When calculating R_{2} and R_{3}, first note that V_{6}
is a function of V_{D/A} and R_{T}. V_{D/A} is the output
of the internal 5-bit DAC, which enables the user to digitally adjust the LCD
bias voltage. Also, R_{T} is the sum of R_{3} and the parallel
combination of R_{4} and R_{5}. In equation form, it's as follows:

V_{6} = V_{D/A} - (5V - V_{D/A}) R_{T} / R_{2}

Therefore,

R_{T} = R_{2}(V_{D/A} - V_{6})(5 V - V_{D/A})

Solve for R_{T} at the extremes of V_{6} (-10V and -15V) using
the midrange value for V_{D/A} (0.625 V): V_{6} = -10 V, R_{T}
= 2.43R_{2}; V_{6} = -15 V, R_{T} = 3.57 R_{2}.

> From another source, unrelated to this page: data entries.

## mpadd32_shift
module mpadd32_shift (CLK, RST_N, s_out, a_in, b_in, write, start, ready);
Size: ~2800 cells after synthesis, ~770 flip-flops, roughly 770 I/O pins, about 32000 µm² of cells after synthesis.
export LEC_CHECK = 0
export CAP_MARGIN = 40
export CORE_MARGIN = 2
export CORE_UTILIZATION = 70
export MAX_ROUTING_LAYER = met4
export PLACE_DENSITY = 0.64
export SLEW_MARGIN = 20
create_clock -name core_clock -period 4.25 [get_ports {CLK}]
run.sh (not shown) runs the stock make flow with config.mk's settings and CLKGATE_MAP_FILE=.
The first run never finished: it broke off in global routing (5_1_grt), error GRT-0116.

Equivalent expressions for R_{T} are based on its definition: V_{6}
= -10 V, R_{T} = R_{3} + (R_{5} @ 50°C) || R_{4};
V_{6} = -15 V, R_{T} = R_{3} + (R_{5} @ -20°C)
|| R_{4}.

From the R_{5} data sheet, R_{4} = 277 kΩ (choose 280
k, 1%), R_{5} @ 50°C = 52.7 kΩ, and R_{5} @ -20°C
= 250.1 kΩ. With that information, substitute those values in the previous
equations, equate corresponding expressions for R_{T}, and solve for
R_{2} and R_{3}. As a result, R_{2} = 172 kΩ (use
169 kΩ, 1%); R_{3} = 365 kΩ (use 365 kΩ, 1%).